宋暖见怪不怪,耸耸肩,“反正都是一个愿打,一个愿挨。”
霍靳琰冷哼一声,“他该为他的无耻买单。”
宋暖隐隐察觉身后响起一阵动静,转头就看见叶南星缩头缩脑的躲在屋外。
她随手摘了件粉色外套,丢在了叶南星身上,“遮遮吧。”
叶南星拿过外套手忙脚乱的穿上,马上便跪在了霍靳琰还有林云芝身边。
“霍大少,求你救救我,二爷不会放过我的!”
看到眼前这个女人,林云芝头痛欲裂的站起身,“靳琰,这事情留给你处理了。我回房休息。”
宋暖一脸的担忧,“要不要我陪你?”
林云芝挥了挥手拒绝。“你留在这,处理正事。”
叶南星继续跪在地上,转身乞求着宋暖,“少奶奶,求你救救我。只要你肯救我,我什么都听你的。”
霍靳琰显然没有宋暖好说话,宋暖是她现在唯一的希望。
宋暖勾了勾唇,“路就在你脚下,不如听靳琰的嫁给老爷子,到时候霍继程喊你一声小妈,他还感动你?”
“我没信心……”
“机会就掌握在自己手里,大不了我们暗地里帮你一把。”宋暖了然于胸,这女人动了心思。
叶南星眼底闪过一丝复杂神色。
不多久,霍振扬也进了客厅,直接朝着沙发旁边走来。
“既然你们都在,我再次重申,我不会要这个女人。”
啪得几声。
仿佛受了莫大的羞辱羞辱,叶南星突然走向桌子一角,砸破了一瓶红酒拿着尖锐的酒瓶就要刺向手腕。

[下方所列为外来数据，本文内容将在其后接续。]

This design comes from an exercise in tuning for small area, a short achievable clock period and few clock cycles per item on the open sky130 flow, not from production work.
The RTL was checked by simulation tests, not by an equivalence proof against the original design.
No activity file was given, so power comes from the tool's default toggle rates.

Setup of exp/umber:
==> flow/design.v (excerpt) <==
module qpsk_mimo_modulator #(
    parameter int R_W = 16,
    parameter int Y_W = 20
) (
    input  logic              i_clk,
    input  logic              i_reset_n,
    input  logic              i_r_load,
    input  logic [20*R_W-1:0] i_r,
    input  logic              i_bit_vld,
    input  logic              i_bit,
    output logic              o_bit_rdy,
    output logic              o_vld,
    input  logic              i_rdy,
    output logic [8*Y_W-1:0]  o_y_hat,
    output logic              o_busy
);
    logic [9:0][15:0] ra, rb;
    logic [2:0]       p;           
    logic [2:0]       cnt;         
    logic [6:0]       col;         
    logic [7:0]       x;           
    logic             xv;          
    logic             win;         
    logic             fin;         
    logic             vld;
    logic             rdy;
    logic             busy;
    logic             p0;          
    logic       p7, act, acc, acc8, wr_lo;
    logic [7:3] wr_d;
    logic       xv_n, win_n, vld_n;
    logic [2:0] p_n, cnt_n;
    assign p7    = (p == 3'd7);
    assign act   = (p0 & xv) | win;
    assign acc   = i_bit_vld & rdy;
    assign acc8  = acc & (cnt == 3'd7);
    assign wr_lo = win & (p == 3'd2) & ~vld;
    always_comb
        for (int d = 3; d < 8; d++) wr_d[d] = win & (p == 3'(d));
  ...
Size: about 1,400 cells after synthesis, ~570 flip-flops, about 490 I/O pins, ~21,000 um2 of cells after synthesis.
clock: 12.0 ns
lec_check: 0
cap_margin: 20
core_margin: 2
core_utilization: 40
slew_margin: 20
run.sh (not shown) runs the stock make flow with config.mk's settings and CLKGATE_MAP_FILE= SYNTH_SCRIPT=/design/flow/synth_recipe.tcl, a recipe that flattens the netlist after the stock synthesis.
exp/umber closes out successfully: all stages finished, all timing, DRC and antenna checks passed.
Testbench counts of exp/umber, summed over its fixed seeds: cycles 4,448, items 512.
Setup changes, exp/umber to exp/quartz
- swapping 20 for 50 in CAP_MARGIN
- putting CTS_CLUSTER_DIAMETER at 100 where nothing was set
- putting CTS_BUF_LIST at sky130_fd_sc_hd__clkbuf_16 where nothing was set
- putting CTS_CLUSTER_SIZE at 25 where nothing was set
- swapping 20 for 60 in SLEW_MARGIN
- swapping 40 for 60 in CORE_UTILIZATION
==> flow/flow/run.sh (new file) <==
#!/bin/bash
# Standard ORFS layout (the standard.sh) with two changes to how it is built:
#  - ports are buffered with buf_1 cells instead of the resizer's default pick
#  - timing repair aims for 8.5 ns of setup slack beyond the SDC's (the SDC is unchanged)
export BUFFER_PORTS_ARGS="-buffer_cell sky130_fd_sc_hd__buf_1"
export SETUP_SLACK_MARGIN=8.5
bash standard.sh > standard.log 2>&1
==> flow/standard.sh (new file) <==
#!/bin/bash
# synth_recipe.tcl (not shown) runs the flow's synth.tcl, then flattens the netlist and writes it again
# the make line also repeats each setting of config.mk as NAME=value (left out here)
make -C /OpenROAD-flow-scripts/flow DESIGN_CONFIG=/design/flow/config.mk WORK_HOME=/design/flow/orfs CLKGATE_MAP_FILE= SYNTH_SCRIPT=/design/flow/synth_recipe.tcl "${@:-finish}"
removed: flow/run.sh
==> run summary <==
Min number of iterations in the first detailed-routing pass across exp/umber and exp/quartz: exp/umber. Summary: detailed router's first-iteration violation count, exp/quartz worse than exp/umber. Compared exp/quartz vs exp/umber, and minimum setup slack among reg-to-reg paths is up in exp/quartz.
What follows belongs to an exercise in optimizing a design on an open flow for small area, a short achievable clock period and few clock cycles; a production flow would make more cautious choices.
In this exercise RTL edits were held to simulation tests only and were not proved equivalent to the original.
No driver is modelled on the clock port, so clocking that relies on it looks cheaper here than on a real chip.
No activity file was given, so power comes from the tool's default toggle rates.

Setup of run 1:
Design cpu_core, start of the top module:
module cpu_core (
    input  logic        clk,
    input  logic        rst,
    input  logic [15:0] instr_in,
    output logic [15:0] pc,
    output logic        dmem_req_valid,
    output logic        dmem_req_store,
    output logic [15:0] dmem_req_addr,
    output logic [15:0] dmem_req_wdata,
    input  logic        dmem_rsp_credit,
    input  logic [15:0] dmem_rsp_rdata
);
Settings: LEC_CHECK=0, CAP_MARGIN=20, CORE_MARGIN=2, CORE_UTILIZATION=60, CTS_BUF_LIST=sky130_fd_sc_hd__clkbuf_4, SLEW_MARGIN=20; clock period 10.0 ns.
standard.sh (not shown) runs the stock make flow with config.mk's settings and CLKGATE_MAP_FILE= SYNTH_SCRIPT=/design/flow/synth_recipe.tcl, a recipe that flattens the netlist after the stock synthesis.
==> flow/flow/run.sh <==
#!/bin/bash
set -euo pipefail
MARGIN=${MARGIN:-6.1}
bash standard.sh \
  SETUP_SLACK_MARGIN=$MARGIN \
  "BUFFER_PORTS_ARGS=-buffer_cell sky130_fd_sc_hd__buf_1" \
  finish > flow_make.log 2>&1
In summary, run 1 completed successfully, with a layout that passed the timing, DRC and antenna checks.
Testbench counts of run 1, summed over its fixed seeds: cycles 43,778.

宋暖迅速反应过来,遏制住她的手腕,“二话不说想寻死?”
叶南星披头散发,哭得凄惨,“我活着就是个多余的人,二爷一定会想办法折磨我,不如就让我死了……”
霍振扬知道叶南星是被人利用,加上他们睡了一觉,终究有些于心不忍,“给你条活路,你赶紧离开霍家。到时候,我会让继程放你一马。”

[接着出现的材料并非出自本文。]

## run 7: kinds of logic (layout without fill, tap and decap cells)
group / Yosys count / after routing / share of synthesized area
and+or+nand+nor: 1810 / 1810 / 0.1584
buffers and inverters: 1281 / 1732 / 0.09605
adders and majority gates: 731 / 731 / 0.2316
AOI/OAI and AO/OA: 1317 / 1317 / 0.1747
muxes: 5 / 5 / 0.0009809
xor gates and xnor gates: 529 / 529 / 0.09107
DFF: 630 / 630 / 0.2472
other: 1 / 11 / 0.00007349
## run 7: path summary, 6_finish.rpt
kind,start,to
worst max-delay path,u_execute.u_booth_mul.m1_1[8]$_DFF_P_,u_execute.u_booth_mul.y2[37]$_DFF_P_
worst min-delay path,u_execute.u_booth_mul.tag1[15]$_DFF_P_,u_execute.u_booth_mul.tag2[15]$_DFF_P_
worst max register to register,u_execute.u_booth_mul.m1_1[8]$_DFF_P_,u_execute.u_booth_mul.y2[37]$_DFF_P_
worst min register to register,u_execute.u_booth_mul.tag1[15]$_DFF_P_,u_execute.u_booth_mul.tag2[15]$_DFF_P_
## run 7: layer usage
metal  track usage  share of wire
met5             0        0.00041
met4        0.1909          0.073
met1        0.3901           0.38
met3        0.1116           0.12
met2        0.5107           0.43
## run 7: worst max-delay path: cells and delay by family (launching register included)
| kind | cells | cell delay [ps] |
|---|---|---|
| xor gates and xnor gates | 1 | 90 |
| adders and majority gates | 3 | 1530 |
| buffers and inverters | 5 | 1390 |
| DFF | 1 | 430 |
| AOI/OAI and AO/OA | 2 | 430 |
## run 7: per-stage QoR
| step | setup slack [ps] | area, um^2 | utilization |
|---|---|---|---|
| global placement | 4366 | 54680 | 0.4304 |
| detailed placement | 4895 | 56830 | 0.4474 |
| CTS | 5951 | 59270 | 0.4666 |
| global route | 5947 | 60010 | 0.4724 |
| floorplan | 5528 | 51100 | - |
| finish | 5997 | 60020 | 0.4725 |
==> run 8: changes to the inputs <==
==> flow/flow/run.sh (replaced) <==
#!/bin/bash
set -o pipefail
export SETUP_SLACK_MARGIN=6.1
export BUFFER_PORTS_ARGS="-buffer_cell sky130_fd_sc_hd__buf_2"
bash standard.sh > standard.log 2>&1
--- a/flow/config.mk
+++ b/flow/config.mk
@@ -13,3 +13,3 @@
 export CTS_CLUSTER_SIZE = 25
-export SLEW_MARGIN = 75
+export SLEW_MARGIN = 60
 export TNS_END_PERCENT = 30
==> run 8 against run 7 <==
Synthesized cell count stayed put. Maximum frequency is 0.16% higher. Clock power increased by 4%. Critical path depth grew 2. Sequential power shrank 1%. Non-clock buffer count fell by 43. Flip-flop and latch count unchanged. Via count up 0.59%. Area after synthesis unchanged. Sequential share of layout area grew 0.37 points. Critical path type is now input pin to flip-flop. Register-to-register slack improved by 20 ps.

叶南星颤颤悠悠的转身,眼神盯着霍振扬,“老爷,知子莫若父,你觉得他会这么放过我?”
霍振扬知道霍继程的残忍跟不择手段,不耐烦的挥了挥手“那你想怎么样?”
叶南星扑通一声跪在地上,眼睛泪汪汪的,“我已经是老爷的人,只希望您把我留在身边。只有碍于您的面子,他才不敢对我动手。”
霍振扬不免心软,表面上却依然强硬,“你在做梦。”
叶南星深呼吸一口气,笑得有些绝望,“那就让我死了吧,你们都别拦我……”
霍靳琰慢条斯理的捡起脚边一块玻璃碎,眯了眯眼眸,“睡完不负责任就算了,还眼睁睁逼人去死……”
宋暖也趁机搭话,“这可不是大丈夫所为哦。”
霍振扬被他们堵得死,气闷不已,他瞪着霍靳琰,“说到底,你就是想留下她恶心袁凤吧?”
“有那么几分意思。”霍靳琰说着,随手丢掉手里的玻璃碎片。